--- config.mk ---
export PLATFORM = sky130hd
export DESIGN_NAME = fifo_rd_ctrl
export DESIGN_NICKNAME = d
export VERILOG_FILES = /design/src/rtl/fifo_pkg.sv /design/src/rtl/gray_sync.sv /design/src/rtl/fifo_rd_ctrl.sv
export SDC_FILE = /design/constraint.sdc
export NUM_CORES = 1
export LEC_CHECK = 0
export CAP_MARGIN = 20
export CORE_ASPECT_RATIO = 0.8
export CORE_UTILIZATION = 43
export CTS_BUF_LIST = sky130_fd_sc_hd__clkbuf_8
export CTS_CLUSTER_DIAMETER = 120
export DETAILED_ROUTE_END_ITERATION = 8
export PLACE_DENSITY = 0.68
export RECOVER_POWER = 50
export SLEW_MARGIN = 15
export SYNTH_ARGS = -nofsm -noshare
export SYNTH_HDL_FRONTEND = slang
export SYNTH_SLANG_ARGS = --single-unit
export TNS_END_PERCENT = 1
--- constraint.sdc ---
create_clock -name Clk -period 8.6 [get_ports Clk]
set_input_delay 2.58 -clock Clk [delete_from_list [all_inputs] [get_ports Clk]]
set_output_delay 2.58 -clock Clk [all_outputs]
set_load 0.01 [all_outputs]
<file path="src/rtl/axis_switch_out_sched.sv">
// Per-output-port round-robin packet scheduler for the AXI Stream switch.
// Define AXIS_SWITCH_SCHED_TIMEOUT_EN to add the stall timeout with forced release.
module axis_switch_out_sched #(
  parameter int N_IN        = 8,
  parameter int ID_W        = $clog2(N_IN),
  parameter int TIMEOUT_CYC = 1024
) (
  input  logic            clk,
  input  logic            reset,
  input  logic [N_IN-1:0] s_tvalid_i,
  input  logic [N_IN-1:0] s_tlast_i,
  output logic [N_IN-1:0] s_tready_o,
  output logic            m_tvalid_o,
  output logic            m_tlast_o,
  input  logic            m_tready_i,
  output logic [ID_W-1:0] sel_id_o,
  output logic            sel_vld_o,
  output logic [15:0]     pkt_cnt_o,
  output logic            timeout_o
);

  typedef enum logic {IDLE, LOCK} state_t;

  state_t          state;
  logic [ID_W-1:0] ptr;
  logic [ID_W-1:0] ptr_nxt;
  logic [ID_W-1:0] win_idle;
  logic [ID_W-1:0] win_eop;
  logic            any_req;
  logic            beat;
  logic            eop;
  logic            force_rel;

  // First requester at or after base, wrapping modulo N_IN (works for any N_IN).
  function automatic logic [ID_W-1:0] rr_pick(input logic [N_IN-1:0] req,
                                              input logic [ID_W-1:0] base);
    logic [ID_W-1:0] w;
    logic [N_IN-1:0] sh;
    logic            found;
    int              idx;
    w     = '0;
    found = 1'b0;
    for (int k = 0; k < N_IN; k++) begin
      idx = int'(base) + k;
      if (idx >= N_IN) idx = idx - N_IN;
      sh = req >> idx;
      if (!found && sh[0]) begin
        w     = ID_W'(idx);
        found = 1'b1;
      end
    end
    return w;
  endfunction

  always_comb begin
    m_tvalid_o = sel_vld_o & s_tvalid_i[sel_id_o];
    m_tlast_o  = sel_vld_o & s_tlast_i[sel_id_o];
    s_tready_o = '0;
    if (sel_vld_o && m_tready_i) s_tready_o = N_IN'(1) << sel_id_o;
  end

  assign beat     = m_tvalid_o & m_tready_i;
  assign eop      = beat & m_tlast_o;
  assign any_req  = |s_tvalid_i;
  assign ptr_nxt  = (sel_id_o == ID_W'(N_IN - 1)) ? '0 : sel_id_o + ID_W'(1);
  assign win_idle = rr_pick(s_tvalid_i, ptr);
  // Re-arbitration at end of packet already sees the rotated pointer.
  assign win_eop  = rr_pick(s_tvalid_i, ptr_nxt);

  always_ff @(posedge clk) begin
    if (reset) begin
      state     <= IDLE;
      ptr       <= '0;
      sel_id_o  <= '0;
      sel_vld_o <= 1'b0;
      pkt_cnt_o <= '0;
    end else begin
      case (state)
        IDLE: begin
          if (any_req) begin
            sel_id_o  <= win_idle;
            sel_vld_o <= 1'b1;
            state     <= LOCK;
          end
        end
        LOCK: begin
          if (eop) begin
            pkt_cnt_o <= pkt_cnt_o + 16'd1;
            ptr       <= ptr_nxt;
            if (any_req) begin
              sel_id_o <= win_eop;
            end else begin
              sel_vld_o <= 1'b0;
              state     <= IDLE;
            end
          end else if (force_rel) begin
            ptr       <= ptr_nxt;
            sel_vld_o <= 1'b0;
            state     <= IDLE;
          end
        end
        default: begin
          sel_vld_o <= 1'b0;
          state     <= IDLE;
        end
      endcase
    end
  end

`ifdef AXIS_SWITCH_SCHED_TIMEOUT_EN
  localparam int TO_W = $clog2(TIMEOUT_CYC + 1);

  logic [TO_W-1:0] stall_cnt;

  // A beat in the terminal cycle wins over the timeout and clears the count.
  assign force_rel = (state == LOCK) && !beat && (stall_cnt == TO_W'(TIMEOUT_CYC));

  always_ff @(posedge clk) begin
    if (reset) begin
      stall_cnt <= '0;
      timeout_o <= 1'b0;
    end else begin
      timeout_o <= force_rel;
      if (state != LOCK || beat || force_rel) stall_cnt <= '0;
      else                                   stall_cnt <= stall_cnt + TO_W'(1);
    end
  end
`else
  logic unused_timeout_cfg;

  assign unused_timeout_cfg = (TIMEOUT_CYC > 0);
  assign force_rel          = 1'b0;
  assign timeout_o          = 1'b0;
`endif

endmodule

</file>
<file path="config.mk">
export PLATFORM = sky130hd
export DESIGN_NAME = axis_switch_out_sched
export DESIGN_NICKNAME = d
export VERILOG_FILES = /design/src/rtl/axis_switch_out_sched.sv
export SDC_FILE = /design/constraint.sdc
export NUM_CORES = 1
export LEC_CHECK = 0
export ABC_AREA = 1
export CAP_MARGIN = 40
export CORE_ASPECT_RATIO = 1.25
export CORE_MARGIN = 1
export CORE_UTILIZATION = 55
export CTS_CLUSTER_DIAMETER = 200
export CTS_CLUSTER_SIZE = 25
export DETAILED_ROUTE_END_ITERATION = 7
export PLACE_DENSITY = 0.92
export SKIP_CTS_REPAIR_TIMING = 1
export SYNTH_ARGS = -nofsm -noshare
export SYNTH_HDL_FRONTEND = slang
export SYNTH_SLANG_ARGS = --single-unit
</file>
<file path="constraint.sdc">
create_clock -name clk -period 3.8 [get_ports clk]
set_clock_uncertainty 0.05 [all_clocks]
set_input_delay 0.76 -clock clk [delete_from_list [all_inputs] [get_ports clk]]
set_output_delay 0.76 -clock clk [all_outputs]
set_load 0.02 [all_outputs]
</file>
==> results.cfg <==
[cells_and_area]
multi_input_comb_area_um2 = 2130
final.fill_count = 457
fin_area_um2 = 3520
area_grow_syn2layout_pct = 18.1
drive_above_1_share = 0.0983
mostFrequentLayoutCell = nand2_1
antenna_diode_count = 0
sequential_cell_area_um2 = 480
final_nets = 574
mostFrequentLayoutCells = nand2_1 (127), nand3_1 (66), inv_1 (52), clkdlybuf4s50_1 (48), nor2_1 (42)

[synthesis]
synth.yosys.seq_area_share = 0.161
yosysWarningCount = 0
mean_area_per_synthesized_cell_um2 = 5.98
total_standard_cell_area_after_synthesis_um2 = 2980
syn_inst = 498
ys_seq_elements = 24
syn-num-nets = 532
yosysUniqueCellTypes = 46
dominantRegCellSynth = dfxtp_1
synth_edf_count = 0
synthArstFlopShare = 0

[critical_path]
r2r_setup_slack_ns = 0.83
cp_data_required_time_ns = 2.99
endpoint_kind = output pin
path_class = in -> out
critical_path.reg2reg.startpoint = sel_id_o[0]
worst_r2r_endpoint = sel_id_o[0]
r2r.worst_path.cells = 16
worst-path-max-fanout = 5
worst_path_arrival_ns = 2.59
worstSetupStartpointType = input pin

[clock_network]
cts_sinks = 24
worst_setup_hold_path_clk_slew_ns = 0.09
worst_skew_pair.late_latency_ns = 0.27
cts_htree_levels = 1
cts_tree = done
clock_tree_root_driver_cell = clkbuf_8
cts_buffer_depth = 2
cts_inserted_buffers = 3

[routing]
drt_iter0_drc = 164
antenna_violating_nets_post_route = 0
vias = 3469
avgViaCountPerCell = 5.77
drc_violation_count_after_routing = 0
postRouteWirelength_um = 8580
wl_per_cell_um = 14.3
detail_route.first_pass.iterations = 5

[timing]
rsz0062_at_grt = false
setup_viol = 0
timing_worst_slew_pin_value_ns = 0.574
fin_crit_ns = 3.40
timing.fmax_mhz = 294
final_max_slew_viol_count = 0
period_share = 0.895
timing_hold_violations_final = 0
setup-tns-final_ns = 0
relSlewSlack = 0.616

[power_and_ir_drop]
p_sw_w = 0.000476
p_total_w = 0.00107
swShare = 0.445
internal_power_w = 0.000593
cellLeakagePower_nw = 1.57
power.combinational.fraction = 0.529
seq_power_share = 0.254
share_clk_of_total_power = 0.217
power_density_nw_per_um2 = 304
worst_vdd_rail_ir_drop_v = 0.000209

[run]
max_cap_violations = 0

[global_route]
gr-usage-met1 = 0.314
first_pass_grt_wire_length_um = 13800
antenna_found_initial = 0
use_met3 = 0.0353
grt-ovfl-total = 0
largest_net_degree_at_the_start_of_global_routing = 23
global_route.peak_usage_layer = met2
first_global_vias = 3259
grtUsageMet2 = 0.583
grtUsageTotal = 0.309

[die]
die_x_um = 67.8
initial_core_util = 0.578
core_area_um2 = 5150
floorplan.die.height_um = 84.3
floorplan.rows = 29
die-area_um2 = 5720
boundaryPins = 50

[worst_hold_path]
worstHoldStart = pkt_cnt_o[3]
hold-path-cell-count = 2
worst_hold_path.endpoint = pkt_cnt_o[3]
hp-class = reg -> reg

[place]
gp_congestion = 0.987
detailed_place_hpwl_um = 6820
place.port_buffers = 48
cell_area_placed_um2 = 3450

[outcome]
outcome = complete, no violations
==> cells in the mapped netlist, types with 2 or more instances <==
library cell,instances,area [µm²]
a21oi_1,33,165
a21oi_2,3,26.3
and2_1,2,12.5
buf_2,5,25.0
buf_4,3,22.5
buf_6,4,45.0
buf_8,2,30.0
clkbuf_1,3,11.3
dfxtp_1,24,480
ha_1,15,188
inv_1,52,195
inv_2,4,15.0
inv_4,2,12.5
nand2_1,127,477
nand2_2,10,62.6
nand3_1,66,330
nand3_2,8,80.1
nand3_4,2,35.0
nand3b_1,3,22.5
nand4_1,9,56.3
nor2_1,42,158
nor2_2,2,12.5
nor2_4,4,45.0
nor3_1,10,50.1
nor4_1,5,31.3
o21ai_0,27,135
o21ai_1,5,25.0
o22ai_1,2,12.5
xnor2_1,4,35.0
xor2_1,4,35.0
==> how the worst max path moves through the flow <==
stage	slack, ns	from	to
4_1_cts	0.42	s_tvalid_i[5]	m_tvalid_o
3_5_place_dp	0.43	s_tvalid_i[5]	m_tvalid_o
6_report	0.40	s_tvalid_i[5]	m_tvalid_o
5_1_grt	0.29	s_tvalid_i[5]	m_tvalid_o
3_3_place_gp	0.47	s_tvalid_i[5]	m_tvalid_o
2_1_floorplan	0.80	sel_id_o[0]	sel_id_o[0]
==> flip-flops by register name, summed over array words and instances (netlist names) <==
name	cells
sel_vld_o	1
ptr	3
state	1
sel_id_o	3
pkt_cnt_o	16
==> cell families (layout without fill, tap and decap cells) <==
logic type / Yosys count / after routing / share of synthesized area
DFF: 24 / 24 / 0.161
buffers and inverters: 77 / 118 / 0.123
adders and majority gates: 15 / 15 / 0.0630
other: 1 / 1 / 0.00126
AOI/OAI and AO/OA: 76 / 76 / 0.139
and+or+nand+nor: 297 / 297 / 0.489
xor gates and xnor gates: 8 / 8 / 0.0235
==> per-stage QoR <==
| step | setup WS [ns] | cells | util | hold slack (ns) |
|---|---|---|---|---|
| 2_1_floorplan | 0.798 | 498 | - | 0.497 |
| 3_3_place_gp | 0.466 | 597 | 0.669 | 0.427 |
| 3_5_place_dp | 0.427 | 597 | 0.669 | 0.433 |
| 4_1_cts | 0.422 | 601 | 0.683 | 0.452 |
| 5_1_grt | 0.293 | 601 | 0.683 | 0.492 |
| 6_report | 0.401 | 601 | 0.683 | 0.452 |
==> final cells by class <==
cell class              count  area share
well taps                  62      0.0220
repair buffers             54       0.149
clock buffers               3      0.0117
inverters                  60      0.0658
clock inverters             1     0.00853
multi-input cells         397       0.606
flip-flops and latches     24       0.137
==> power by group through the flow <==
stage / clock [W] / sequential (W) / combinational (W)
detailed placement: 0 / 0.000277 / 0.000553
floorplan: 0 / 0.000278 / 0.000432
global placement: 0 / 0.000277 / 0.000542
CTS: 0.000236 / 0.000271 / 0.000555
global route: 0.000246 / 0.000272 / 0.000632
finish: 0.000232 / 0.000271 / 0.000565
==> worst max-delay path: stages <==
cell and delay (ns):
clkdlybuf4s50_1 0.58, inv_1 0.10, a21oi_1 0.15, o21ai_0 0.10, nand3_1 0.10, o211ai_2 0.12
inv_1 0.08, clkdlybuf4s50_1 0.61
==> metal layers <==
metal | share of wire | up-vias | routed length [µm]
met5 | 0 | - | 0
met4 | 0.043 | 0 | 369
met3 | 0.038 | 32 | 330
met2 | 0.52 | 112 | 4490
met1 | 0.39 | 1602 | 3380
li1 | - | 1723 | -
Note: power is estimated with default switching activity, not from simulation.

#### EXERCISE DESCRIPTION:
Make an exact copy of each line, beginning at the one containing "met4 | 0.043 | 0 | 369" and ending with the last line of the data, and of no other line.

#### ANSWER BELOW:
met4 | 0.043 | 0 | 369
met3 | 0.038 | 32 | 330
met2 | 0.52 | 112 | 4490
met1 | 0.39 | 1602 | 3380
li1 | - | 1723 | -
Note: power is estimated with default switching activity, not from simulation.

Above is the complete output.